John Sutherland, Ph.D.

Co-Director, SCOL
Group Leader, MRC Laboratory of Molecular Biology
John Sutherland’s website

SCOL Project: Origins of Life Systems Chemistry

The central goal of this project is to understand the processes by which chemistry gave rise to biology on the early Earth. This transition is envisaged as taking place in two phases. In the first, systems level chemistry results in the synthesis of the informational, catalytic and compartment-forming molecules thought necessary for the emergence of life. In the second, these molecules become assembled into higher order structures and functioning networks with selectivity and fidelity maintained by energy-dissipative recycling.

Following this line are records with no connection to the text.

This is an optimization exercise on Yosys and OpenROAD, whose aim is small area, a short achievable clock period and few clock cycles, not a production implementation.
At most, simulation tests tie the RTL to the original design; equivalence was not proved.
For run 1, only the layout was checked, not whether the RTL still works.
No activity file was given, so power comes from the tool's default toggle rates.

--- flow/flow/run.sh ---
#!/bin/bash
set -euo pipefail
MARGIN=$(cat flow/margin.txt)
PORTBUF=$(cat flow/portbuf.txt)
bash standard.sh SETUP_SLACK_MARGIN=$MARGIN "BUFFER_PORTS_ARGS=-buffer_cell $PORTBUF" finish > standard_flow.log 2>&1
--- flow/flow/margin.txt ---
5.5
--- flow/flow/portbuf.txt ---
sky130_fd_sc_hd__buf_1
--- flow/standard.sh ---
#!/bin/bash
# synth_recipe.tcl (not shown) runs the flow's synth.tcl, then flattens the netlist and writes it again
# the make line also repeats each setting of config.mk as NAME=value (left out here)
make -C /OpenROAD-flow-scripts/flow DESIGN_CONFIG=/design/flow/config.mk WORK_HOME=/design/flow/orfs CLKGATE_MAP_FILE= SYNTH_SCRIPT=/design/flow/synth_recipe.tcl "${@:-finish}"
--- flow/config.mk ---
export PLATFORM = sky130hd
export DESIGN_NAME = vnlp_engine
export DESIGN_NICKNAME = vnlp_engine
export VERILOG_FILES = /design/flow/design.v
export SDC_FILE = /design/flow/constraint.sdc
export NUM_CORES = 4
export LEC_CHECK = 0
export CAP_MARGIN = 20
export CORE_MARGIN = 2
export CORE_UTILIZATION = 60
export SLEW_MARGIN = 20
export SYNTH_HIERARCHICAL = 1
--- flow/constraint.sdc ---
create_clock -name core_clock -period 10.0 [get_ports {clk}]
set_input_delay 2.0000 -clock core_clock [delete_from_list [all_inputs] [get_ports {clk}]]
set_output_delay 2.0000 -clock core_clock [all_outputs]
set_load 0.01 [all_outputs]
--- flow/design.v ---
package vnlp_pkg;
   localparam logic MODE_L2SQ = 1'b0;
   localparam logic MODE_L1   = 1'b1;
endpackage
module vnlp_fa (
   input  logic a,
   input  logic b,
   input  logic c,
   output logic s,
   output logic co
);
   assign s  = a ^ b ^ c;
   assign co = (a & b) | (a & c) | (b & c);
endmodule
module vnlp_ha (
   input  logic a,
   input  logic b,
   output logic s,
   output logic co
);
   assign s  = a ^ b;
   assign co = a & b;
endmodule
This is an optimization exercise on Yosys and OpenROAD, whose aim is small area, a short achievable clock period and few clock cycles per item, not a production implementation. The RTL was checked by simulation tests, not by an equivalence proof against the original design. Power and IR drop assume default switching activity.

<file path="design/flow/design.v">
package dll_pkg;
  localparam int MODE_W     = 3;
  localparam int LIST_IN_W  = 2;
  localparam int NODE_IN_W  = 6;
  localparam int NODE_OUT_W = 6;
  typedef enum logic [MODE_W-1:0] {
    MODE_CLEAR    = 3'd0,
    MODE_INS_TAIL = 3'd1,
    MODE_INS_HEAD = 3'd2,
    MODE_DELETE   = 3'd3,
    MODE_GET_HEAD = 3'd4,
    MODE_GET_TAIL = 3'd5
  } mode_t;
  typedef enum logic [1:0] {
    ST_OK       = 2'd0,
    ST_EMPTY    = 2'd1,
    ST_LINKED   = 2'd2,
    ST_UNLINKED = 2'd3
  } status_t;
  typedef struct packed {
    status_t                 status;
    logic [NODE_OUT_W-1:0]   node;
    logic                    empty;
  } res_t;
  function automatic res_t make_res(status_t s, logic [NODE_OUT_W-1:0] n, logic e);
    make_res = {s, n, e};
  endfunction
endpackage
module doubly_linked_list_manager #(
  parameter int NODE_COUNT = 64,
  parameter int LIST_COUNT = 4
) (
  input  logic        clk,
  input  logic        rst_n,
  input  logic        start,
  output logic        busy,
  input  logic [2:0]  in_mode,
  input  logic [1:0]  in_list_id,
  input  logic [5:0]  in_node_index,
  output logic        out_valid,
  output logic [1:0]  out_status,
  output logic [5:0]  out_result_node,
  output logic        out_list_empty
);
  localparam int N = 64;
  localparam int L = 4;
  logic [N-1:0]       lnk_q;
  logic [N-1:0][1:0]  own_q;
  logic [N-1:0][5:0]  nxt_q;
  logic [N-1:0][5:0]  prv_q;
  logic [L-1:0][5:0]  hd_q, tl_q;
  logic [L-1:0]       ne_q;
  logic         v1;
  logic [2:0]   m1;
  logic [1:0]   l1;
  logic [5:0]   x1;
  logic [N-1:0] x1h;
  assign busy = v1 && (m1 == 3'd0);
  always_ff @(posedge clk) begin
    if (!rst_n) v1 <= 1'b0;
    else        v1 <= start && !busy;
    m1 <= in_mode;
    l1 <= in_list_id;
    x1 <= in_node_index;
    for (int i = 0; i < N; i++) x1h[i] <= (in_node_index == 6'(i));
  end
  logic       we2;               
  logic [5:0] wn_a2, wn_d2, wp_a2, wp_d2;
  logic [5:0] x2;
  logic [1:0] ls2;               
  logic       ins2, del2, clr2;  
  logic       hw2, hq2;          
  logic       tw2, tp2;          
  logic       ns2, nc2;          
  logic [L-1:0][5:0] hd_d, tl_d;
  logic [L-1:0]      ne_d;
  logic [L-1:0]      hw_j, tw_j;
  always_comb begin
    hd_d = hd_q;
    tl_d = tl_q;
    ne_d = ne_q;
    for (int j = 0; j < L; j++) begin
      hw_j[j] = hw2 && (ls2 == 2'(j));
      tw_j[j] = tw2 && (ls2 == 2'(j));
      if (hw_j[j]) hd_d[j] = hq2 ? wn_d2 : x2;
      if (tw_j[j]) tl_d[j] = tp2 ? wp_d2 : x2;
      if (ns2 && ls2 == 2'(j)) ne_d[j] = 1'b1;
      if (nc2 && ls2 == 2'(j)) ne_d[j] = 1'b0;
    end
  end
  always_ff @(posedge clk) begin
    if (!rst_n) ne_q <= '0;
    else        ne_q <= ne_d;
    hd_q <= hd_d;
    tl_q <= tl_d;
  end
  for (genvar i = 0; i < N; i++) begin : g_node
    always_ff @(posedge clk) begin
      if (!rst_n) lnk_q[i] <= 1'b0;
      else if (x2 == 6'(i) && ins2) lnk_q[i] <= 1'b1;
      else if (x2 == 6'(i) && del2) lnk_q[i] <= 1'b0;
      else if (clr2 && own_q[i] == ls2) lnk_q[i] <= 1'b0;
      if (ins2 && x2 == 6'(i)) own_q[i] <= ls2;
      if (we2 && wn_a2 == 6'(i)) nxt_q[i] <= wn_d2;
      if (we2 && wp_a2 == 6'(i)) prv_q[i] <= wp_d2;
    end
  end
  logic       rl;
  logic [5:0] rp, rq;
  always_comb begin
    rl = 1'b0;
    rp = '0;
    rq = '0;
    for (int i = 0; i < N; i++) begin
      rl = rl | (x1h[i] & lnk_q[i]);
      rp = rp | ({6{x1h[i]}} & prv_q[i]);
      rq = rq | ({6{x1h[i]}} & nxt_q[i]);
    end
  end
  logic       xeq;
  logic       rk;
  logic [5:0] fp, fq;
  assign xeq = (x2 == x1);
  always_comb begin
    rk = (xeq && (ins2 || del2)) ? ins2 : rl;
    fp = (we2 && wp_a2 == x1) ? wp_d2 : rp;
    fq = (we2 && wn_a2 == x1) ? wn_d2 : rq;
  end
  logic [L-1:0] ph, qt;
  logic         ceq_q, ceq_p;
  logic         rpn, rqn;
  logic [1:0]   rown;
  assign ceq_q = (wn_d2 == x1);
  assign ceq_p = (wp_d2 == x1);
  always_comb begin
    for (int j = 0; j < L; j++) begin
      ph[j] = ne_d[j] && (hw_j[j] ? (hq2 ? ceq_q : xeq) : (hd_q[j] == x1));
      qt[j] = ne_d[j] && (tw_j[j] ? (tp2 ? ceq_p : xeq) : (tl_q[j] == x1));
    end
    rpn = |ph;
    rqn = |qt;
    rown[0] = ph[1] | ph[3] | qt[1] | qt[3];
    rown[1] = ph[2] | ph[3] | qt[2] | qt[3];
  end
  logic [5:0] h1, t1;
  logic       e1;
  assign h1 = hd_d[l1];
  assign t1 = tl_d[l1];
  assign e1 = !ne_d[l1];
  logic i_t, i_h, i_d, i_c, i_lk;
  assign i_t  = v1 && (m1 == 3'd1) && !rk;
  assign i_h  = v1 && (m1 == 3'd2) && !rk;
  assign i_d  = v1 && (m1 == 3'd3) && rk;
  assign i_c  = v1 && (m1 == 3'd0);
  assign i_lk = i_d && !rpn && !rqn;
  always_ff @(posedge clk) begin
    if (!rst_n) begin
      we2  <= 1'b0;
      ins2 <= 1'b0;
      del2 <= 1'b0;
      clr2 <= 1'b0;
      hw2  <= 1'b0;
      tw2  <= 1'b0;
      ns2  <= 1'b0;
      nc2  <= 1'b0;
    end else begin
      we2  <= ((i_t || i_h) && !e1) || i_lk;
      ins2 <= i_t || i_h;
      del2 <= i_d;
      clr2 <= i_c;
      hw2  <= i_h || (i_t && e1) || (i_d && rpn && !rqn);
      tw2  <= i_t || (i_h && e1) || (i_d && rqn && !rpn);
      ns2  <= i_t || i_h;
      nc2  <= i_c || (i_d && rpn && rqn);
    end
    hq2 <= !(m1[1] ^ m1[0]);    
    tp2 <= !(m1[1] ^ m1[0]);
    x2  <= x1;
    ls2 <= (m1 == 3'd3) ? rown : l1;
    if (m1 == 3'd1) begin
      wn_a2 <= t1; wn_d2 <= x1;
      wp_a2 <= x1; wp_d2 <= t1;
    end else if (m1 == 3'd2) begin
      wn_a2 <= x1; wn_d2 <= h1;
      wp_a2 <= h1; wp_d2 <= x1;
    end else begin
      wn_a2 <= fp; wn_d2 <= fq;
      wp_a2 <= fq; wp_d2 <= fp;
    end
  end
  logic [1:0] rs;
  logic [5:0] rn;
  logic       re;
  always_comb begin
    rs = 2'd0;
    rn = 6'd0;
    re = e1;
    unique case (m1)
      3'd0: re = 1'b1;
      3'd1, 3'd2: begin
        if (rk) rs = 2'd2;
        else re = 1'b0;
      end
      3'd3: begin
        if (!rk) begin rs = 2'd3; re = 1'b0; end
        else re = rpn && rqn;
      end
      3'd4, 3'd5: begin
        if (e1) rs = 2'd1;
        else rn = (m1 == 3'd4) ? h1 : t1;
      end
      default: ;
    endcase
  end
  logic       ov;
  logic [1:0] os;
  logic [5:0] on;
  logic       oe;
  always_ff @(posedge clk) begin
    if (!rst_n) ov <= 1'b0;
    else        ov <= v1;
    os <= rs;
    on <= rn;
    oe <= re;
  end
  assign out_valid       = ov;
  assign out_status      = os;
  assign out_result_node = on;
  assign out_list_empty  = oe;
endmodule
</file>
<file path="design/flow/run.sh">
#!/bin/bash
# synth_recipe.tcl (not shown) runs the flow's synth.tcl, then flattens the netlist and writes it again
# the make line also repeats each setting of config.mk as NAME=value (left out here)
make -C /OpenROAD-flow-scripts/flow DESIGN_CONFIG=/design/flow/config.mk WORK_HOME=/design/flow/orfs CLKGATE_MAP_FILE= SYNTH_SCRIPT=/design/flow/synth_recipe.tcl finish
</file>
<file path="design/flow/config.mk">
export PLATFORM = sky130hd
export DESIGN_NAME = doubly_linked_list_manager
export DESIGN_NICKNAME = doubly_linked_list_manager
export VERILOG_FILES = /design/flow/design.v
export SDC_FILE = /design/flow/constraint.sdc
export NUM_CORES = 4
export LEC_CHECK = 0
export CAP_MARGIN = 30
export CORE_MARGIN = 2
export CORE_UTILIZATION = 60
export CTS_BUF_LIST = sky130_fd_sc_hd__clkbuf_8 sky130_fd_sc_hd__clkbuf_16
export CTS_CLUSTER_DIAMETER = 100
export CTS_CLUSTER_SIZE = 30
export PLACE_DENSITY = 0.72
export SETUP_SLACK_MARGIN = 3.4
export SLEW_MARGIN = 30
</file>
<file path="design/flow/constraint.sdc">
create_clock -name core_clock -period 5.5 [get_ports {clk}]
set_input_delay 1.1000 -clock core_clock [delete_from_list [all_inputs] [get_ports {clk}]]
set_output_delay 1.1000 -clock core_clock [all_outputs]
set_load 0.01 [all_outputs]
</file>
==> impl_results.md, run 1 <==
- GPL Wtd Cong: 1.00
- Worst slew pin tran: 1.02 ns
- Rows: 98
- Max-slew violations: 0
- Num CTS Buffers: 43
- Clock power share: 0.260
- # port buffers: 24
- Final setup viols: 0
- Final Hold Vio Count: 0
- Area grow syn2layout: 19.1%
- Sw Ratio: 0.250
- Startpoint Class: flip-flop
- Starting Density: 0.606
- Initial antenna violation count: 4
- DRC Markers: 0
- TNS Setup: 0 ns
- Internal: 11.7 mW
- HP Start: x1[1]
- Static Leakage: 16.6 nW
- Area of the multi-input gates: 12,900 um2
- Worst Path Required: 5.90 ns
- Detailed Route Iter0 Violations: 5,394
- Seq pwr share: 0.617
- Hpwl dp: 97.2 mm
- Top Layer Used: met5
- Crit end category: flip-flop
- Clock sink count: 1,126
- Mean Syn Cell Area: 14.6 um2
- Final Util: 0.721
- Filler instances: 4,453
- Seq/Total Area, Yosys: 0.732
- First-pass GRT wire length: 212 mm
- Place WS: 2.09 ns
- Commonest register cell after synthesis: edfxtp_1
- Bufs on Longest Clock Path: 3
- Vias/cell: 7.24
- Worst relative slew slack: 0.321
- WL final: 158 mm
- I/O pins: 25
- Die span in x: 272 um
- Die footprint: 74,200 um2
- CTS Root Cell: clkbuf_16
- Met1 Wirelength: 53.6 mm
- Mapped Cells: 2,952
- Status: timing/DRC/antenna clean
- Routed wl met3: 26.0 mm
- Post-route minimum period: 2.83 ns
- Clock skew: 0.0390 ns
- FF+latch count, synth: 1,126
- Crit path from: x1h[52]
- Placed Area: 45,600 um2
- Syn nets: 2,970
- Largest net degree at the start of global routing: 72
- Synthesized area: 43,200 um2
- Worst r2r src: x1h[52]
- Remaining antenna violation count: 0
- H-Tree Level Count: 2
- Fin crit share: 0.514
- Vias in the first global route: 27,700
- CP max FO: 12
- Met2 Wirelength: 66.3 mm
- Clock Latency Late Sink: 0.69 ns
- CTS tree: done
- Grt total ovfl: 0
- Storage cell area: 31,800 um2
- Power Density: 304 nW/um2
- Crit Path Class: flip-flop to flip-flop
- Core Area: 71,400 um2
- WHS: 0.399 ns
- Net load switching power: 3.91 mW
- Peak VDD IR: 351 uV
- Post-synth EDFFs: 908
- DIE HEIGHT: 272 um
- Finished Cell Area: 51,500 um2
- Distinct cell type count after synthesis: 63
- Via count: 30,100
- Comb power frac: 0.123
- Asr flop ratio synth: 0
- Worst Hold Class: flip-flop to flip-flop
- DR WL/cell: 37.9 um
- Yosys warning count: 1
- Fmax: 354 MHz
- Share of cells above drive strength 1: 0.252
- GRT Overall Usage: 0.412
- Nets: 3,198
- Worst EP arrival: 3.23 ns
- RSZ-0062 raised after global routing: true
- Max Cap Violations: 0
- Clk pin slew, worst setup/hold paths: 0.12 ns
- Pre-antenna DRT Iters: 9
- Final worst slack: 2.67 ns
[stage by stage]
| stage | instances | total power [mW] |
|---|---|---|
| global placement | 3834 | 11.1 |
| CTS | 4048 | 15.3 |
| detailed placement | 3838 | 11.2 |
| finish | 4159 | 15.6 |
| floorplan | 2952 | 10.7 |
| global route | 4157 | 15.9 |
[cells in the mapped netlist (3+ instances only)]
cell type    n  area (um2)
a21o_1      14         105
a21oi_1     89         445
a221oi_1    79         692
a221oi_2     8         120
a222oi_1    12         120
a22o_1      86         753
a22oi_1    220        1650
a31oi_1      5        31.3
a32oi_1     62         543
and2_1       7        43.8
and3_1       4        25.0
buf_1        3        11.3
buf_2       41         205
clkbuf_1   129         484
dfxtp_1    218        4360
edfxtp_1   908       27300
ha_1         4        50.1
inv_1       56         210
mux2i_1     17         170
mux4_2      13         293
nand2_1    101         379
nand2b_1     9        56.3
nand3_1     49         245
nand3b_1     8        60.1
nand4_1     85         532
nor2_1     321        1200
nor2b_1     79         494
nor3_1      12        60.1
nor4_1      19         119
o21a_1      44         330
o21ai_0      5        25.0
o31ai_1     10        75.1
o32ai_1      6        52.6
or3b_2       3        26.3
xnor2_1    158        1380
xor2_1      36         315
[layout by cell type, fill, tap and decap left out, drive strengths merged, types with 4 or more instances in the layout]
cell type | synthesis | routed
edfxtp | 908 | 908
buf | 44 | 332
nor2 | 321 | 321
a22oi | 221 | 221
dfxtp | 218 | 218
xnor2 | 158 | 158
nand2 | 101 | 101
a21oi | 89 | 89
a221oi | 87 | 87
a22o | 86 | 86
nand4 | 85 | 85
inv | 57 | 83
nor2b | 79 | 79
a32oi | 62 | 62
nand3 | 49 | 49
clkbuf | 129 | 47
o21a | 44 | 44
xor2 | 36 | 36
nor4 | 19 | 19
mux2i | 17 | 17
a21o | 14 | 14
mux4 | 13 | 13
nor3 | 13 | 13
a222oi | 12 | 12
clkdlybuf4s50 | 0 | 12
o31ai | 10 | 10
nand3b | 9 | 9
nand2b | 9 | 9
and2 | 8 | 9
o32ai | 7 | 7
bufbuf | 0 | 7
a31oi | 5 | 5
o21ai | 5 | 5
and3 | 4 | 4
ha | 4 | 4
[worst paths after layout]
path / to / slack, ns / cells past startpoint
max: wn_d2[0] / 2.67 / 7
min: x2[1] / 0.40 / 0
max reg2reg: wn_d2[0] / 2.67 / 7
min reg2reg: x2[1] / 0.40 / 0
[timing repair]
item,4_1_cts,5_1_grt
pin swaps,85,92
endpoints found under the hold margin,0,0
hold buffers,0,0
gates resized for setup,358,171
setup buffers,131,103
endpoints found under the setup margin,818,593
cloned,7,6
[final cells by class]
class / instances / area share
sequential: 1126 / 0.618
multi-input combinational: 1597 / 0.251
timing repair buffer: 355 / 0.0801
tap: 950 / 0.0231
clock buffer: 43 / 0.0209
inverter: 57 / 0.00430
clock inverter: 29 / 0.00304
antenna: 2 / 0.0000972
[power by group through the flow]
stage	clock, mW	sequential, mW	combinational [mW]
final	4.06	9.65	1.92
after global routing	4.31	9.66	1.96
after CTS	4.03	9.67	1.61
after detailed placement	0	9.94	1.24
after global placement	0	9.94	1.21
after floorplan	0	9.98	0.698
[sequential cells by signal, indices dropped and copies added (netlist names), 24 cells and up]
signal / flops
own_q: 128
lnk_q: 64
prv_q: 384
x1h: 64
tl_q: 24
nxt_q: 384
hd_q: 24
[worst max-delay path, stage by stage, from the launching register on]
cell	delay, ns
dfxtp_1	0.34
buf_4	0.21
a22oi_2	0.38
nand4_1	0.23
nor4_4	0.38
nand4_1	0.49
o31ai_2	0.42
a21oi_1	0.11
[logic make-up (layout without fill, tap and decap cells)]
kind of cell | after synthesis | count (layout) | synth area share
other cells | 0 | 2 | 0
flops | 1126 | 1126 | 0.732
buf+inv | 230 | 484 | 0.0212
mux | 30 | 30 | 0.0107
simple gates | 712 | 713 | 0.0780
xor+xnor | 194 | 194 | 0.0393
compound gates | 656 | 656 | 0.118
fa+ha+maj | 4 | 4 | 0.00116
[per-layer routing]
layer,vias to the layer above,GRT usage
met5,-,0
met4,2,0.234
met3,631,0.143
met2,2820,0.585
met1,14800,0.558
li1,11800,-
Testbench counts, summed over its fixed seeds: cycles 12,149, ops 12,000.
==> inputs of run 2 (changes only) <==
==> design/flow/config.mk (replaced) <==
export PLATFORM = sky130hd
export DESIGN_NAME = doubly_linked_list_manager
export DESIGN_NICKNAME = doubly_linked_list_manager
export VERILOG_FILES = /design/flow/design.v
export SDC_FILE = /design/flow/constraint.sdc
export NUM_CORES = 4
export LEC_CHECK = 0
export CAP_MARGIN = 20
export CORE_MARGIN = 2
export CORE_UTILIZATION = 40
export SETUP_SLACK_MARGIN = 3.5
export SLEW_MARGIN = 20
==> run 2 against run 1 <==
  * Non-clock buffer count up 38
  * Clock power up 93%
  * Sequential share of layout area down 4.2 points
  * Flip-flop and latch count unchanged
  * Final area up 7.4%
  * Combinational power about the same
  * Core utilization down 21 points
  * First-iteration DRC count down 6.5%
  * Total power up 24%
  * Highest routed layer unchanged
==> impl_results.md, run 2 <==
- Mapped Cells: 2,952 (unchanged)
- Vias in the first global route: 28,400 (was 27,700)
- Worst relative slew slack: 0.325 (was 0.321)
- Pre-antenna DRT Iters: 8 (was 9)
- Fmax: 351 MHz (was 354 MHz)
- Initial antenna violation count: 7 (was 4)
- Top post-synthesis cells by count: edfxtp_1 (908), nor2_1 (321), a22oi_1 (220) (unchanged)
- Nets: 3,304 (was 3,198)
- DRC Markers: 0 (unchanged)
- Distinct cell type count after synthesis: 63 (unchanged)
- Clock sink count: 1,126 (unchanged)
- Die span in x: 333 um (was 272 um)
- Syn nets: 2,970 (unchanged)
- Bufs on Longest Clock Path: 3 (unchanged)
- Largest net degree at the start of global routing: 72 (unchanged)
- Clock Latency Late Sink: 0.74 ns (was 0.69 ns)
- Top cells by area, synth: edfxtp_1 (63%), dfxtp_1 (10%), a22oi_1 (3.8%) (unchanged)
- Detailed Route Iter0 Violations: 5,044 (was 5,394)
- Peak VDD IR: 254 uV (was 351 uV)
- Worst Hold Class: flip-flop to flip-flop (unchanged)
- CTS Hold Bufs: 0 (unchanged)
- Clk pin slew, worst setup/hold paths: 0.06 ns (was 0.12 ns)
- H-Tree Level Count: 3 (was 2)
- Critical path's largest stage delay: 0.58 ns (was 0.49 ns)
- RSZ-0062 raised after global routing: true (unchanged)
- Area grow syn2layout: 27.9% (was 19.1%)
- Top cell type by total area after synthesis: edfxtp_1 (unchanged)
- Commonest non-fill, non-tap cell in the layout: edfxtp_1 (unchanged)
- Place WS: 1.98 ns (was 2.09 ns)
- Grt total ovfl: 0 (unchanged)
- FF+latch count, synth: 1,126 (unchanged)
- Final worst slack: 2.65 ns (was 2.67 ns)
- Share of cells above drive strength 1: 0.292 (was 0.252)
- Most frequent cells in the layout: edfxtp_1 (908), buf_4 (223), a22oi_1 (202), nor2_1 (172), xnor2_1 (152) (was edfxtp_1 (908), a22oi_1 (196), buf_4 (188), nor2_1 (177), dfxtp_1 (157))
- Area of the multi-input gates: 13,100 um2 (was 12,900 um2)
- Final Hold Vio Count: 0 (unchanged)
- Die footprint: 111,000 um2 (was 74,200 um2)
- Num CTS Buffers: 112 (was 43)
- Core Area: 107,000 um2 (was 71,400 um2)
- Worst EP arrival: 3.29 ns (was 3.23 ns)
- GRT Overall Usage: 0.292 (was 0.412)
- Asr flop ratio synth: 0 (unchanged)
- Post-synth EDFFs: 908 (unchanged)
- I/O pins: 25 (unchanged)
- Most frequent cell after synthesis: edfxtp_1 (unchanged)
- GPL Wtd Cong: 0.948 (was 1.00)
- Most used cell along the critical path: nand4_1 (unchanged)
- TNS Setup: 0 ns (unchanged)
- Slowest stage cell, crit path: nor4_4 (was nand4_1)
- DR WL/cell: 35.3 um (was 37.9 um)
- Regs by FF count: nxt_q x384, prv_q x384, own_q x128 (unchanged)
- Post-route minimum period: 2.85 ns (was 2.83 ns)
- Starting Density: 0.403 (was 0.606)
- First-pass GRT wire length: 226 mm (was 212 mm)
- R2R Setup Slk: 2.65 ns (was 2.67 ns)
- Crit end category: flip-flop (unchanged)
- Max Cap Violations: 0 (unchanged)
- Share of the synthesized area in the top cell type: 0.631 (unchanged)
- Remaining antenna violation count: 0 (unchanged)
- Storage cell area: 31,800 um2 (about the same)
- Via count: 30,300 (was 30,100)
- Vias/cell: 6.33 (was 7.24)
- Static Leakage: 18.1 nW (was 16.6 nW)
- # port buffers: 24 (unchanged)
- CTS Root Cell: clkbuf_16 (unchanged)
- Crit Path Class: flip-flop to flip-flop (unchanged)
- Crit-path cells: buf_4, a22oi_2, nand4_1, nor4_4, nand4_1, o31ai_1, a21oi_1 (was buf_4, a22oi_2, nand4_1, nor4_4, nand4_1, o31ai_2, a21oi_1)
- Final setup viols: 0 (unchanged)
- Worst slew pin tran: 1.01 ns (was 1.02 ns)
- Hpwl dp: 104 mm (was 97.2 mm)
- CTS tree: done (unchanged)
- Fin crit share: 0.517 (was 0.514)
- Max-slew violations: 0 (unchanged)
- Power Density: 351 nW/um2 (was 304 nW/um2)
- Yosys warning count: 1 (unchanged)
- Filler instances: 8,595 (was 4,453)
- Clock skew: 0.0341 ns (was 0.0390 ns)
- Seq/Total Area, Yosys: 0.732 (unchanged)
- Synthesized area: 43,200 um2 (unchanged)
- WL final: 169 mm (was 158 mm)
- Worst Path Required: 5.95 ns (was 5.90 ns)
- Startpoint Class: flip-flop (unchanged)
- CP max FO: 11 (was 12)
- Status: timing/DRC/antenna clean (unchanged)
- Rows: 120 (was 98)
- DIE HEIGHT: 333 um (was 272 um)
- Mean Syn Cell Area: 14.6 um2 (unchanged)
- Commonest register cell after synthesis: edfxtp_1 (unchanged)
[run 2: area by class of cell]
cell class	count	area share
clock inverter	61	0.0124
clock buffer	150	0.0549
inverter	57	0.00401
sequential	1126	0.575
timing repair buffer	393	0.0843
multi-input combinational	1596	0.237
tap	1403	0.0317
antenna	7	0.000317
[run 2: logic make-up (layout without fill, tap and decap cells)]
group,Yosys count,count (layout),share of synthesized area
simple gates,712,712,0.0780
other cells,0,7,0
flops,1126,1126,0.732
xor+xnor,194,194,0.0393
compound gates,656,656,0.118
buf+inv,230,661,0.0212
mux,30,30,0.0107
fa+ha+maj,4,4,0.00116
[run 2: worst paths after layout]
path,startpoint,depth (start not counted),end
max,x1h[55],7,wn_d2[2]
min,x1[1],0,x2[1]
max reg2reg,x1h[55],7,wn_d2[2]
min reg2reg,x1[1],0,x2[1]
[run 2: stage by stage]
step / power, mW / hold slack (ns) / util / cells / area, um2
2_1_floorplan: 10.7 / 0.326 / - / 2952 / 44400
3_3_place_gp: 11.2 / 0.515 / 0.430 / 4295 / 46100
3_5_place_dp: 11.2 / 0.519 / 0.430 / 4296 / 46100
4_1_cts: 19.2 / 0.507 / 0.496 / 4670 / 53200
5_1_grt: 19.8 / 0.396 / 0.516 / 4786 / 55300
6_report: 19.4 / 0.397 / 0.516 / 4793 / 55300
[run 2: what timing repair did]
item	4_1_cts	5_1_grt
setup endpoints to repair	1206	658
cloned	6	6
pin swaps	114	101
resized for setup	414	191
setup buffers	157	110
[run 2: routing by layer]
metal | wire (um) | GRT usage | share of wire
met1 | 62300 | 0.394 | 0.37
met2 | 73800 | 0.438 | 0.44
met4 | 8920 | 0.125 | 0.053
met3 | 24100 | 0.0861 | 0.14
met5 | 35 | 0 | 0.00021
[run 2: critical path: cells and delay by family (launching register included)]
kind | cells | cell delay [ns]
AND/OR/NAND/NOR | 3 | 1.19
flip-flops | 1 | 0.34
buffers and inverters | 1 | 0.29
AO/OA/AOI/OAI | 3 | 0.74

We hypothesize that the major cellular sub-systems — metabolism, replication, catalysis and compartmentalization — emerged together and co-evolved, and we are seeking to refute or verify this hypothesis through experimentation.

Bio:
John Sutherland studied chemistry at the University of Oxford and then spent a spell as a Kennedy Scholar at Harvard with Jeremy Knowles. Upon return to the U.K., he carried out his doctoral work with Jack Baldwin at Oxford and then stayed in Oxford first as a junior research fellow and then as a university lecturer in organic chemistry. In 1998 he took a chair in biological chemistry at Manchester, and in 2010 moved to the MRC Laboratory of Molecular Biology in Cambridge as a group leader. He is interested in chemistry associated with the origin of life and, along with his research group, has made contributions in the areas of prebiotic nucleotide, amino acid and lipid synthesis and RNA chemistry.